Arriba la unidad y me pide que relate lo ocurrido
mientras dos de las chicas dan de baja sus celulares y conversan con el cabo
que estaba haciendo la guardia. Pedimos entonces que se asomen al lugar para
ver si no han dejado las carteras tiradas en algún rincón, sobre todo por los
documentos y llaves. " Y es que para eso tendría que entrar con más gente", "… hágalo".
"(fulano)- dice el comisario a su compañero- llamate
al 100 a ver si podemos ir con refuerzos al aguantadero". Pero el 100
estaba colaborando con el Gobierno de la Ciudad. "Esta zona está que arde, tenemos 4 desplazamientos pendientes
todavía". Lo dice mientras da vueltas con el manuscrito en el que toma nota del
suceso. Tarda en apuntar cada palabra.
Tomamos un taxi rumbo a la seccional correspondiente
donde toman declaración a las damnificadas. En el escritorio se acumulan
expedientes con casos de hurto simple y un asesinato, mientras un señor regresa
con comida para su esposa que está presa por robo. El principal hace algunos
chistes. Bromea con mi huida y luego aclara que podrían haberme disparado por
la espalda. Después suspira: "sabes el asado que se arman con todos estos
papelitos…" (sic).
A Vero le duele el hombro, llaman al SAME, no hay daño
mayor. Llega otra chica a la que le habían robado en Plaza Serrano. Y mandan un
móvil a Kika por otro incidente. Y nos miramos. Nuestros lugares previstos de
anclaje parecían marcados. Una combinación entre malas decisiones y mala
suerte. Acaso una mezcla peor.
La noche termina cerca de las 6 a.m. cuando cada quien toma un rumbo distinto. No ceso de pensar en
mis propios movimientos. En si debí advertir mi temor al verlos, pese a que
estuvieran tan cerca. Luego recuerdo que temí hacerlo, que quise creer que
ellos seguirían su ruta. Que quise que al abordar la calle justo se detuviera
un taxi, o encontrar merodeando algún oficial. Pienso en el instinto de
supervivencia. Pienso que fue mi culpa. Pienso en este país. Pienso que pudo haber sido peor.

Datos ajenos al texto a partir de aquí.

===== config.mk =====
export PLATFORM = sky130hd
export DESIGN_NAME = bam_monitor
export DESIGN_NICKNAME = d
export VERILOG_FILES = /design/src/design/bam_monitor.v
export VERILOG_INCLUDE_DIRS = /design/src /design/src/design
export SDC_FILE = /design/constraint.sdc
export NUM_CORES = 1
export LEC_CHECK = 0
export ABC_AREA = 1
export BUFFER_PORTS_ARGS = -buffer_cell sky130_fd_sc_hd__buf_4
export CORE_UTILIZATION = 60
export DETAILED_ROUTE_END_ITERATION = 8
export PLACE_DENSITY = 0.81
export SYNTH_ARGS = -nofsm -noshare
export SYNTH_HDL_FRONTEND = slang
export SYNTH_SLANG_ARGS = --single-unit

===== constraint.sdc =====
create_clock -name mclk -period 9.55 [get_ports mclk]
set_input_delay 1.4325 -clock mclk [delete_from_list [all_inputs] [get_ports mclk]]
set_output_delay 1.4325 -clock mclk [all_outputs]
set_load 0.05 [all_outputs]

Y pienso en un artículo que leí hace poco en el que un
estudio logra determinar qué regiones del globo son más felices y cuáles más
desdichadas. En el funcionamiento de la instituciones, en la seguridad y el
bienestar. En las series yanquis y los grupos comando. En aquel día que le
robaron a una amiga mía a plena luz del día a media cuadra de Avenida Córdoba y
un policía en la esquina no hizo nada. O cuando acorralaron a ese señor mayor
en la boca de subte estación Bulnes para sacarle el celular y de nuevo nada.
Estamos desprotegidos.
Y lo peor es quizá que ya lo sabemos y dejamos de
esperar que eso cambie para bien. Que la resignación se nos vuelve en contra
alimentando con ella el vacío. Que se nos va el aliento en declaraciones y
derroches de tinta, papeles archivados, creyendo en esa débil figura de la
constancia escrita de que algo ocurrió. "Es necesario realizar la denuncia
correspondiente porque si vuelve a ocurrir quedan pegados y…".

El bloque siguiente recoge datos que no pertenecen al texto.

### config.mk
export PLATFORM = sky130hd
export DESIGN_NAME = duc_top
export DESIGN_NICKNAME = d
export VERILOG_FILES = /design/src/shared/duc_pkg.sv /design/src/shared/duc_fifo_if.sv /design/src/hdl/duc_top.sv /design/src/hdl/duc_fifo.sv /design/src/hdl/duc_serial.sv
export SDC_FILE = /design/constraint.sdc
export NUM_CORES = 2
export LEC_CHECK = 0
export ABC_AREA = 1
export BUFFER_PORTS_ARGS = -buffer_cell sky130_fd_sc_hd__buf_4
export CAP_MARGIN = 20
export CORE_MARGIN = 2
export CORE_UTILIZATION = 60
export CTS_CLUSTER_DIAMETER = 200
export DETAILED_ROUTE_END_ITERATION = 6
export PLACE_DENSITY = 0.78
export SLEW_MARGIN = 15
export SYNTH_ARGS = -nofsm -noshare
export SYNTH_HDL_FRONTEND = slang
export SYNTH_SLANG_ARGS = --single-unit
### constraint.sdc
create_clock -name mclk -period 5.1 [get_ports mclk]
set_input_delay 0.51 -clock mclk [delete_from_list [all_inputs] [get_ports mclk]]
set_output_delay 0.51 -clock mclk [all_outputs]
set_load 0.01 [all_outputs]
### src/shared/duc_pkg.sv
// Constants, field positions and state types shared by the dual serial channel block.
package duc_pkg;
  localparam int DUC_CHANNELS = 2;
  localparam int DUC_FIFO_DEPTH = 64;
  localparam int DUC_DIV_W = 8;
  localparam int FRAME_BITS = 10;
  localparam int TIMEOUT_BITS = 40;
  localparam int SYNC_W = 19;
  // Timing.
  localparam int CLK_PERIOD_NS = 40;
  localparam int RESET_MIN_NS = 40;
  localparam int RESET_MIN_CYC = (RESET_MIN_NS + CLK_PERIOD_NS - 1) / CLK_PERIOD_NS;
  // Register locations within one channel.
  localparam logic [2:0] REG_DATA = 3'h0;
  localparam logic [2:0] REG_DIV = 3'h1;
  localparam logic [2:0] REG_TRIG = 3'h2;
  localparam logic [2:0] REG_FCTL = 3'h3;
  localparam logic [2:0] REG_MODEM = 3'h4;
  localparam logic [2:0] REG_STAT = 3'h5;
  localparam logic [2:0] REG_ALT = 3'h6;
  localparam logic [2:0] REG_FEAT = 3'h7;
  // Field positions.
  localparam int FCTL_FIFO_EN = 0;
  localparam int FCTL_BLOCK = 1;
  localparam int FCTL_PRESC4 = 2;
  localparam int FCTL_OS8 = 3;
  localparam int FCTL_RX_CLR = 4;
  localparam int FCTL_TX_CLR = 5;
  localparam int MODEM_RTS = 1;
  localparam int MODEM_FLAG = 3;
  localparam int ALT_BOTH = 0;
  localparam int ALT_MF_LO = 1;
  localparam int ALT_MF_HI = 2;
  localparam int FEAT_AUTO_DIR = 3;
  // Reset values and the FIFO control write mask.
  localparam logic [7:0] DIV_RST = 8'h01;
  localparam logic [7:0] TRIG_RST = 8'h01;
  localparam logic [7:0] FCTL_RST = 8'h00;
  localparam logic [7:0] FCTL_KEEP = 8'h0F;
  localparam logic [7:0] MODEM_RST = 8'h00;
  localparam logic [7:0] ALT_RST = 8'h00;
  localparam logic [7:0] FEAT_RST = 8'h00;
  // Sampling rates.
  localparam logic [4:0] OS16 = 5'h10;
  localparam logic [4:0] OS8 = 5'h08;

  typedef enum logic [1:0] {
    MF_FLAG = 2'h0,
    MF_BAUD = 2'h1,
    MF_RECEIVE_READY_N = 2'h2,
    MF_SPARE = 2'h3
  } duc_mf_t;

  typedef enum logic [2:0] {
    TX_IDLE = 3'h1,
    TX_LOAD = 3'h2,
    TX_SHIFT = 3'h4
  } duc_tx_st_t;

  typedef enum logic [3:0] {
    RX_IDLE = 4'h1,
    RX_START = 4'h2,
    RX_DATA = 4'h4,
    RX_STOP = 4'h8
  } duc_rx_st_t;

  function automatic logic [4:0] duc_os(input logic os8);
    return os8 ? OS8 : OS16;
  endfunction : duc_os
endpackage : duc_pkg

### src/shared/duc_fifo_if.sv
// Byte queue handshake between a queue and its filling and draining users.
`timescale 1ns/10ps
`default_nettype none
interface duc_fifo_if #(parameter int W = 8, parameter int LW = 7);
  logic push;
  logic [W-1:0] wdata;
  logic pop;
  logic [W-1:0] rdata;
  logic full;
  logic empty;
  logic [LW-1:0] level;
  modport store (input push, wdata, pop, output rdata, full, empty, level);
  modport fill (output push, wdata, input full, level);
  modport drain (output pop, input rdata, empty, level);
endinterface : duc_fifo_if
`default_nettype wire

### src/hdl/duc_top.sv
// Dual serial channel block behind an asynchronous eight-bit host bus.
`timescale 1ns/10ps
`default_nettype none
module duc_top
  import duc_pkg::*;
#(
  parameter int DIV_W = DUC_DIV_W,
  parameter int DEPTH = DUC_FIFO_DEPTH
) (
  // Clock and reset.
  input wire logic mclk,
  input wire logic rst_n,
  // Host bus.
  input wire logic cs_n,
  input wire logic channel_select,
  input wire logic [2:0] addr,
  input wire logic read_strobe_n,
  input wire logic write_strobe_n,
  input wire logic [7:0] data_in,
  output logic [7:0] data_out,
  output logic data_oe_n,
  // Serial lines, index 0 is channel A and index 1 channel B.
  input wire logic [1:0] rx_in,
  output wire logic [1:0] tx_out,
  output wire logic [1:0] request_to_send_n,
  output wire logic [1:0] multi_function_out_n,
  // General purpose inputs of channel B.
  input wire logic carrier_detect_b_n,
  input wire logic ring_indicator_b_n
);
  localparam int LW = $clog2(DEPTH) + 1;

  logic [SYNC_W-1:0] s1_q;
  logic [SYNC_W-1:0] s2_q;
  logic rd_act_q;
  logic wr_act_q;
  logic rd_p1_q;
  logic rd_ch_q;
  logic [2:0] rd_a_q;
  logic wr_ch_q;
  logic [2:0] wr_a_q;
  logic [7:0] wr_d_q;
  wire logic [7:0] rdv [DUC_CHANNELS];
  wire logic [1:0] both_sel;

  // Strobes and lines come from outside the clock domain and pass two flip-flops first.
  always_ff @(posedge mclk or negedge rst_n) begin
    if (!rst_n) begin
      s1_q <= '1;
      s2_q <= '1;
    end else begin
      s1_q <= {cs_n, channel_select, addr, read_strobe_n, write_strobe_n, data_in, rx_in,
               carrier_detect_b_n, ring_indicator_b_n};
      s2_q <= s1_q;
    end
  end

  wire logic cs_s = s2_q[18];
  wire logic ch_s = ~s2_q[17];
  wire logic [2:0] a_s = s2_q[16:14];
  wire logic rd_s = s2_q[13];
  wire logic wr_s = s2_q[12];
  wire logic [7:0] d_s = s2_q[11:4];
  wire logic [1:0] rx_s = s2_q[3:2];
  wire logic cd_s = s2_q[1];
  wire logic ri_s = s2_q[0];

  // No bus clock exists, so each cycle is recognised from the chip select and strobe levels alone.
  wire logic rd_act = ~cs_s & ~rd_s;
  wire logic wr_act = ~cs_s & ~wr_s;
  wire logic rd_go = rd_act & ~rd_act_q;
  wire logic wr_go = wr_act_q & ~wr_act;
  wire logic both_w = both_sel[wr_ch_q];

  always_ff @(posedge mclk or negedge rst_n) begin
    if (!rst_n) begin
      rd_act_q <= 1'b0;
      wr_act_q <= 1'b0;
      rd_p1_q <= 1'b0;
      rd_ch_q <= 1'b0;
      rd_a_q <= '0;
    end else begin
      rd_act_q <= rd_act;
      wr_act_q <= wr_act;
      rd_p1_q <= rd_go;
      if (rd_go) begin
        rd_ch_q <= ch_s;
        rd_a_q <= a_s;
      end
    end
  end

  // Write address and data are held while the strobe is low and used when it rises.
  always_ff @(posedge mclk or negedge rst_n) begin
    if (!rst_n) begin
      wr_ch_q <= 1'b0;
      wr_a_q <= '0;
      wr_d_q <= '0;
    end else if (wr_act) begin
      wr_ch_q <= ch_s;
      wr_a_q <= a_s;
      wr_d_q <= d_s;
    end
  end

  // The old value stays off the bus until the fresh read value is latched.
  always_ff @(posedge mclk or negedge rst_n) begin
    if (!rst_n) begin
      data_out <= '0;
      data_oe_n <= 1'b1;
    end else begin
      if (rd_p1_q) begin
        data_out <= rdv[rd_ch_q];
      end
      if (!rd_act) begin
        data_oe_n <= 1'b1;
      end else if (rd_p1_q) begin
        data_oe_n <= 1'b0;
      end
    end
  end

  for (genvar c = 0; c < DUC_CHANNELS; c++) begin : g_ch
    logic [DIV_W-1:0] div_q;
    logic [7:0] trig_q;
    logic [7:0] fctl_q;
    logic [7:0] modem_q;
    logic [7:0] alt_q;
    logic [7:0] feat_q;
    logic [1:0] pre_q;
    logic [DIV_W-1:0] cnt_q;
    logic tick_q;
    logic receive_ready_n_n_q;
    logic mf_n_q;
    logic rts_n_q;
    logic to_q;
    logic [9:0] idle_q;
    logic [7:0] rv;
    logic tx_line;
    logic tx_busy;
    logic rx_done;
    duc_fifo_if #(.W(8), .LW(LW)) txf ();
    duc_fifo_if #(.W(8), .LW(LW)) rxf ();

    wire logic wr_here = wr_go & ((wr_ch_q == 1'(c)) | both_w);
    wire logic wr_fctl = wr_here & (wr_a_q == REG_FCTL);
    wire logic gp_cd = (c == 1) ? ~cd_s : 1'b0;
    wire logic gp_ri = (c == 1) ? ~ri_s : 1'b0;
    wire logic at_trig = ~rxf.empty & (8'(rxf.level) >= trig_q);
    wire logic [9:0] to_lim = 10'(TIMEOUT_BITS * duc_os(fctl_q[FCTL_OS8]));
    wire logic pre_end = fctl_q[FCTL_PRESC4] ? (pre_q == 2'h3) : 1'b1;
    wire logic div_end = (cnt_q >= div_q - 1'b1) | (div_q == '0);
    wire logic baud_hi = (cnt_q >= (div_q >> 1));

    assign both_sel[c] = alt_q[ALT_BOTH];
    assign txf.push = wr_here & (wr_a_q == REG_DATA);
    assign txf.wdata = wr_d_q;
    assign rxf.pop = rd_go & (ch_s == 1'(c)) & (a_s == REG_DATA);
    assign rdv[c] = rv;
    assign tx_out[c] = tx_line;
    assign request_to_send_n[c] = rts_n_q;
    assign multi_function_out_n[c] = mf_n_q;

    always_ff @(posedge mclk or negedge rst_n) begin
      if (!rst_n) begin
        div_q <= DIV_W'(DIV_RST);
        trig_q <= TRIG_RST;
        fctl_q <= FCTL_RST;
        modem_q <= MODEM_RST;
        alt_q <= ALT_RST;
        feat_q <= FEAT_RST;
      end else if (wr_here) begin
        unique case (wr_a_q)
          REG_DIV: div_q <= wr_d_q[DIV_W-1:0];
          REG_TRIG: trig_q <= wr_d_q;
          REG_FCTL: fctl_q <= wr_d_q & FCTL_KEEP;
          REG_MODEM: modem_q <= wr_d_q;
          REG_ALT: alt_q <= wr_d_q;
          REG_FEAT: feat_q <= wr_d_q;
          default: ;
        endcase
      end
    end

    // Sampling clock: prescaler of 1 or 4, then the divisor; a divisor of 0 acts as 1.
    always_ff @(posedge mclk or negedge rst_n) begin
      if (!rst_n) begin
        pre_q <= '0;
        cnt_q <= '0;
        tick_q <= 1'b0;
      end else begin
        pre_q <= pre_end ? 2'h0 : pre_q + 2'h1;
        if (pre_end) begin
          cnt_q <= div_end ? '0 : cnt_q + 1'b1;
        end
        tick_q <= pre_end & div_end;
      end
    end

    // Idle time counted in sampling clocks; four frames of silence mark a time-out.
    always_ff @(posedge mclk or negedge rst_n) begin
      if (!rst_n) begin
        idle_q <= '0;
        to_q <= 1'b0;
      end else if (rxf.empty || rx_done || rxf.pop) begin
        idle_q <= '0;
        to_q <= 1'b0;
      end else if (tick_q && !to_q) begin
        idle_q <= idle_q + 10'h001;
        to_q <= (idle_q == to_lim - 10'h001);
      end
    end

    always_ff @(posedge mclk or negedge rst_n) begin
      if (!rst_n) begin
        receive_ready_n_n_q <= 1'b1;
      end else if (!fctl_q[FCTL_FIFO_EN] || !fctl_q[FCTL_BLOCK]) begin
        receive_ready_n_n_q <= rxf.empty;
      end else if (rxf.empty) begin
        receive_ready_n_n_q <= 1'b1;
      end else if (at_trig || to_q) begin
        receive_ready_n_n_q <= 1'b0;
      end
    end

    // The baud clock needs a divisor of at least two to toggle on the pin, whatever the prescaler.
    always_ff @(posedge mclk or negedge rst_n) begin
      if (!rst_n) begin
        mf_n_q <= 1'b1;
      end else begin
        unique case (duc_mf_t'(alt_q[ALT_MF_HI:ALT_MF_LO]))
          MF_BAUD: mf_n_q <= baud_hi;
          MF_RECEIVE_READY_N: mf_n_q <= receive_ready_n_n_q;
          MF_FLAG, MF_SPARE: mf_n_q <= ~modem_q[MODEM_FLAG];
        endcase
      end
    end

    always_ff @(posedge mclk or negedge rst_n) begin
      if (!rst_n) begin
        rts_n_q <= 1'b1;
      end else if (!feat_q[FEAT_AUTO_DIR]) begin
        rts_n_q <= ~modem_q[MODEM_RTS];
      end else if (txf.push) begin
        rts_n_q <= 1'b0;
      end else if (txf.empty && !tx_busy) begin
        rts_n_q <= 1'b1;
      end
    end

    // Carrier and ring only reach the status byte.
    always_comb begin
      rv = '0;
      unique case (rd_a_q)
        REG_DATA: rv = rxf.rdata;
        REG_DIV: rv[DIV_W-1:0] = div_q;
        REG_TRIG: rv = 8'(rxf.level);
        REG_FCTL: rv = fctl_q;
        REG_MODEM: rv = modem_q;
        REG_STAT: rv = {2'h0, gp_ri, gp_cd, ~tx_busy & txf.empty, ~txf.full, at_trig, ~rxf.empty};
        REG_ALT: rv = alt_q;
        REG_FEAT: rv = 8'(txf.level);
      endcase
    end

    duc_fifo #(.W(8), .DEPTH(DEPTH), .LW(LW)) u_txq (
      .mclk(mclk),
      .rst_n(rst_n),
      .clr(wr_fctl & wr_d_q[FCTL_TX_CLR]),
      .one_deep(~fctl_q[FCTL_FIFO_EN]),
      .q(txf)
    );

    duc_fifo #(.W(8), .DEPTH(DEPTH), .LW(LW)) u_rxq (
      .mclk(mclk),
      .rst_n(rst_n),
      .clr(wr_fctl & wr_d_q[FCTL_RX_CLR]),
      .one_deep(~fctl_q[FCTL_FIFO_EN]),
      .q(rxf)
    );

    duc_serial u_serial (
      .mclk(mclk),
      .rst_n(rst_n),
      .tick(tick_q),
      .os8(fctl_q[FCTL_OS8]),
      .rx_s(rx_s[c]),
      .tx_q(tx_line),
      .txf(txf),
      .rxf(rxf),
      .tx_busy(tx_busy),
      .rx_done(rx_done)
    );
  end
endmodule : duc_top
`default_nettype wire

### src/hdl/duc_fifo.sv
// Byte queue with registered read data and a fill counter.
`timescale 1ns/10ps
`default_nettype none
module duc_fifo #(
  parameter int W = 8,
  parameter int DEPTH = 64,
  parameter int LW = $clog2(DEPTH) + 1
) (
  // Clock and reset.
  input wire logic mclk,
  input wire logic rst_n,
  // Control.
  input wire logic clr,
  input wire logic one_deep,
  // Queue.
  duc_fifo_if.store q
);
  localparam int AW = $clog2(DEPTH);
  logic [W-1:0] mem [DEPTH];
  logic [AW-1:0] wp_q;
  logic [AW-1:0] rp_q;
  logic [LW-1:0] lvl_q;
  logic [W-1:0] rd_q;
  wire logic do_push = q.push & ~q.full;
  wire logic do_pop = q.pop & ~q.empty;

  // DEPTH must be a power of two so the pointers wrap by themselves.
  always_ff @(posedge mclk) begin
    if (do_push) begin
      mem[wp_q] <= q.wdata;
    end
  end

  always_ff @(posedge mclk or negedge rst_n) begin
    if (!rst_n) begin
      wp_q <= '0;
      rp_q <= '0;
      lvl_q <= '0;
    end else if (clr) begin
      wp_q <= '0;
      rp_q <= '0;
      lvl_q <= '0;
    end else begin
      wp_q <= wp_q + AW'(do_push);
      rp_q <= rp_q + AW'(do_pop);
      lvl_q <= lvl_q + LW'(do_push) - LW'(do_pop);
    end
  end

  always_ff @(posedge mclk or negedge rst_n) begin
    if (!rst_n) begin
      rd_q <= '0;
    end else if (do_pop) begin
      rd_q <= mem[rp_q];
    end
  end

  assign q.rdata = rd_q;
  assign q.level = lvl_q;
  assign q.empty = (lvl_q == '0);
  assign q.full = one_deep ? (lvl_q != '0) : (lvl_q == LW'(DEPTH));
endmodule : duc_fifo
`default_nettype wire

### src/hdl/duc_serial.sv
// Serial transmitter and receiver of one channel, eight data bits and one stop bit.
`timescale 1ns/10ps
`default_nettype none
module duc_serial
  import duc_pkg::*;
(
  // Clock and reset.
  input wire logic mclk,
  input wire logic rst_n,
  // Sampling clock.
  input wire logic tick,
  input wire logic os8,
  // Line.
  input wire logic rx_s,
  output logic tx_q,
  // Queues.
  duc_fifo_if.drain txf,
  duc_fifo_if.fill rxf,
  // State.
  output logic tx_busy,
  output logic rx_done
);
  duc_tx_st_t tx_st_q;
  duc_rx_st_t rx_st_q;
  logic [4:0] tcnt_q;
  logic [4:0] rcnt_q;
  logic [3:0] tbit_q;
  logic [2:0] rbit_q;
  logic [8:0] tsh_q;
  logic [7:0] rsh_q;
  wire logic [4:0] os = duc_os(os8);
  wire logic [4:0] os_last = os - 5'h01;

  assign txf.pop = (tx_st_q == TX_IDLE) & ~txf.empty;
  assign tx_busy = (tx_st_q != TX_IDLE);
  assign rxf.push = rx_done;
  assign rxf.wdata = rsh_q;

  always_ff @(posedge mclk or negedge rst_n) begin
    if (!rst_n) begin
      tx_st_q <= TX_IDLE;
      tx_q <= 1'b1;
      tcnt_q <= '0;
      tbit_q <= '0;
      tsh_q <= '1;
    end else begin
      unique case (tx_st_q)
        TX_IDLE: begin
          if (!txf.empty) begin
            tx_st_q <= TX_LOAD;
          end
        end
        TX_LOAD: begin
          tsh_q <= {1'b1, txf.rdata};
          tx_q <= 1'b0;
          tcnt_q <= '0;
          tbit_q <= '0;
          tx_st_q <= TX_SHIFT;
        end
        TX_SHIFT: begin
          if (tick) begin
            tcnt_q <= (tcnt_q == os_last) ? 5'h00 : tcnt_q + 5'h01;
            if (tcnt_q == os_last) begin
              tx_q <= tsh_q[0];
              tsh_q <= {1'b1, tsh_q[8:1]};
              tbit_q <= tbit_q + 4'h1;
              if (tbit_q == 4'(FRAME_BITS - 1)) begin
                tx_st_q <= TX_IDLE;
              end
            end
          end
        end
      endcase
    end
  end

  // A start edge is confirmed at mid bit, so glitches shorter than half a bit are dropped.
  always_ff @(posedge mclk or negedge rst_n) begin
    if (!rst_n) begin
      rx_st_q <= RX_IDLE;
      rcnt_q <= '0;
      rbit_q <= '0;
      rsh_q <= '0;
      rx_done <= 1'b0;
    end else begin
      rx_done <= 1'b0;
      unique case (rx_st_q)
        RX_IDLE: begin
          if (tick && !rx_s) begin
            rcnt_q <= 5'h01;
            rx_st_q <= RX_START;
          end
        end
        RX_START: begin
          if (tick) begin
            rcnt_q <= rcnt_q + 5'h01;
            if (rcnt_q == (os >> 1)) begin
              rcnt_q <= '0;
              rbit_q <= '0;
              rx_st_q <= rx_s ? RX_IDLE : RX_DATA;
            end
          end
        end
        RX_DATA: begin
          if (tick) begin
            rcnt_q <= (rcnt_q == os_last) ? 5'h00 : rcnt_q + 5'h01;
            if (rcnt_q == os_last) begin
              rsh_q <= {rx_s, rsh_q[7:1]};
              rbit_q <= rbit_q + 3'h1;
              if (rbit_q == 3'h7) begin
                rx_st_q <= RX_STOP;
              end
            end
          end
        end
        RX_STOP: begin
          if (tick) begin
            rcnt_q <= (rcnt_q == os_last) ? 5'h00 : rcnt_q + 5'h01;
            if (rcnt_q == os_last) begin
              rx_done <= rx_s;
              rx_st_q <= RX_IDLE;
            end
          end
        end
      endcase
    end
  end
endmodule : duc_serial
`default_nettype wire

==> impl_metrics.env <==
export IMPL_viasPerCell=5.99
export IMPL_failed_checks="design-rule violations"
export IMPL_grt_use_total_pct=28.8
export IMPL_fin_crit_ps=3990
export IMPL_worstMarginPinSlew_ps=1160
export IMPL_status="finished with violations"
export IMPL_grt_pass1_vias=68400
export IMPL_hold_violations=0
export IMPL_synthFlopType="edfxtp_1"
export IMPL_crit_chain="o21ai_2 > a211oi_1 > nand2_1 > nor2_1 > nand3_1 > nor2_1"
export IMPL_worst_path_largest_cell_delay_ps=900
export IMPL_nets=9499
export IMPL_vias=70500
export IMPL_rsz0062_at_grt="false"
export IMPL_port_buffers=35
export IMPL_clk_pin_slew_worst_paths_ps=60
export IMPL_synth_ff_latch_count=2430
export IMPL_yosysWarnings=0
export IMPL_root_buffer="clkbuf_16"
export IMPL_area_growth_pct=9.33
export IMPL_path_max_fanout=8
export IMPL_yosysMostFrequentCell="nand2_1"
export IMPL_worst_path_max_delay_cell="nor2_1"
export IMPL_fillCellCount=12100
export IMPL_syn_cell_area_mm2=0.102
export IMPL_worstHoldPathType="input pin to async pin"
export IMPL_cts_tree="built"
export IMPL_synth_edf_count=2048
export IMPL_grt_max_degree=258
export IMPL_grt_overflow=0
export IMPL_relSlewSlack_pct=22.4
export IMPL_worstSkewPairLatency_ps=870
export IMPL_dr_pass1_iters=7
export IMPL_fp_dieW_um=417
export IMPL_clock_skew_ps=26.8
export IMPL_yosys_top_cells_area="edfxtp_1, nand2_1, dfrtp_1, nand3_1, dfstp_2"
export IMPL_post_drt_wl_per_cell_um=21.4
export IMPL_cp_data_required_time_ps=5580
export IMPL_start_util_pct=60.4
export IMPL_start_kind="register"
export IMPL_period_share_pct=78.2
export IMPL_wirelength_um=252000
export IMPL_synth_fp_nets=9593
export IMPL_antenna_found_initial=2
export IMPL_hold_slack_ps=246
export IMPL_hpwl_um=150000
export IMPL_ys_async_sr_fraction_pct=15.7
export IMPL_cts_sinks=2430
export IMPL_place_congestion=0.941
export IMPL_peakVddDrop_uv=446
export IMPL_powerDensity_mw_per_mm2=407
export IMPL_ant_nets=0
export IMPL_slew_viol_final=0
export IMPL_setup_violations=0
export IMPL_drcViolationCount=1
export IMPL_max_cap_violations=0
export IMPL_die_area_mm2=0.174
export IMPL_grt_pass1_wl_um=388000
export IMPL_io_pins=36
export IMPL_netlist_top_cells_count="nand2_1, edfxtp_1, nand3_1"
export IMPL_fmax_mhz=251
export IMPL_yosys_area_top_type_share_pct=60.1
export IMPL_cts_setup_buffers=0
export IMPL_core_region_area_mm2=0.169
export IMPL_netlist_instances=9444
export IMPL_cts_buffers=230
export IMPL_yosysTopAreaCell="edfxtp_1"
export IMPL_finalSetupTns_ps=0
export IMPL_drive_gt1_share_pct=6.48
export IMPL_drtIter0Drc=9824
export IMPL_crit_arrival_ps=4470
export IMPL_crit_type="register to register"
export IMPL_end_kind="register"
export IMPL_insertedDiodeCount=0
export IMPL_die_y_um=417
export IMPL_h_tree_depth=4
export IMPL_synth_cell_types=54
export IMPL_cts_buffer_depth=3
export IMPL_syn_avg_cell_area_um2=10.8
export IMPL_num_rows=151
export IMPL_p_leak_uw=0.0432
export IMPL_post_route_util_pct=66.1
export IMPL_synth_seq_area_share_pct=69.5
export IMPL_crit_top_cell="nor2_1"
[registers in the layout, indices dropped and copies added (netlist names), 10 cells and up]
signal and count:
g_ch.u_serial.tcnt_q 10, s1_q 19, g_ch.u_txq.wp_q 12, g_ch.modem_q 16, g_ch.u_rxq.q.level 14, g_ch.u_txq.q.rdata 16
g_ch.div_q 16, g_ch.alt_q 16, g_ch.u_rxq.mem 1024, g_ch.u_txq.rp_q 12, g_ch.u_rxq.wp_q 12, g_ch.u_txq.mem 1024
g_ch.cnt_q 16, s2_q 19, g_ch.trig_q 16, g_ch.u_rxq.rp_q 12, g_ch.u_serial.tsh_q 16, g_ch.u_serial.rxf.wdata 16
g_ch.idle_q 20, g_ch.u_txq.q.level 14, g_ch.u_rxq.q.rdata 16, g_ch.u_serial.rcnt_q 10
[through the flow]
stage,cells,worst slack [ps],power [uW],cell area [um2]
5_1_grt,11800,1130,47200,112000
3_3_place_gp,11300,1490,28700,104000
2_1_floorplan,9444,2140,27100,102000
6_report,11800,1110,45500,112000
4_1_cts,11800,1300,45500,112000
3_5_place_dp,11300,1370,29000,104000
[repair_timing]
item                                    in CTS  in global routing
hold buffers                                20                  0
resized for setup                            0                  0
endpoints found under the hold margin       83                  0
endpoints found under the setup margin       0                  0
[area by class of cell]
class	count	area [um2]	share of cell area (%)
Clock inverter	119	1090	0.970
Sequential cell	2430	71200	63.6
Inverter	398	1520	1.36
Clock buffer	311	6310	5.63
Timing Repair Buffer	130	1180	1.05
Multi-Input combinational cell	6160	27900	24.9
Tap cell	2218	2780	2.48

¿Quiénes? ¿Los seres sin nombre producto de una
estructura sin cimientos? ¿Los carentes de educación que no conocen otro
universo y sobreviven condenados a ser los enemigos del bienestar general?
Capaces de matar y marcar un punto de inflexión sin retorno. Esta sociedad,
nuestra sociedad, se retroalimenta de esta manera. Y no. Yo no tengo fe en ella
ni en nadie que la gobierne.
Hasta ese domingo 11 de mayo por la madrugada creía
que iba a trabajar para alertar al mundo desde la pluma. Y esa era mi misión.
Entonces me volví insignificante, humana, temerosa y huí. Sólo saliendo podía
ayudar. Y ni siquiera eso. Me volví víctima del pavor generalizado de las
personas. Vulnerable. Mortal. Ahora sólo me quedan palabras, una fuerte
sensación de impotencia y un llanto postergado.
Porque
nunca se está tan sólo como cuando la seguridad por la que debieran velar
nuestros gobernantes no es más que palabra vacía en sus discursos. Cuando el
papel picado de las campañas se vuelve humo. Cuando la cercanía al modelo del
primer mundo parece estar más cerca de un tren bala que de un
sistema educativo fuerte y garantías sociales reales. La boca del lobo no es
sólo Godoy Cruz y Costa Rica. Es nuestro bello, vasto, tupido país repleto de
rincones perfectos y recursos que podrían habernos provisto de las más genuinas
riquezas.
Todos somos responsables. Como dije anteriormente: esa
inoportuna combinación entre decisiones erradas y una pizca de mala suerte.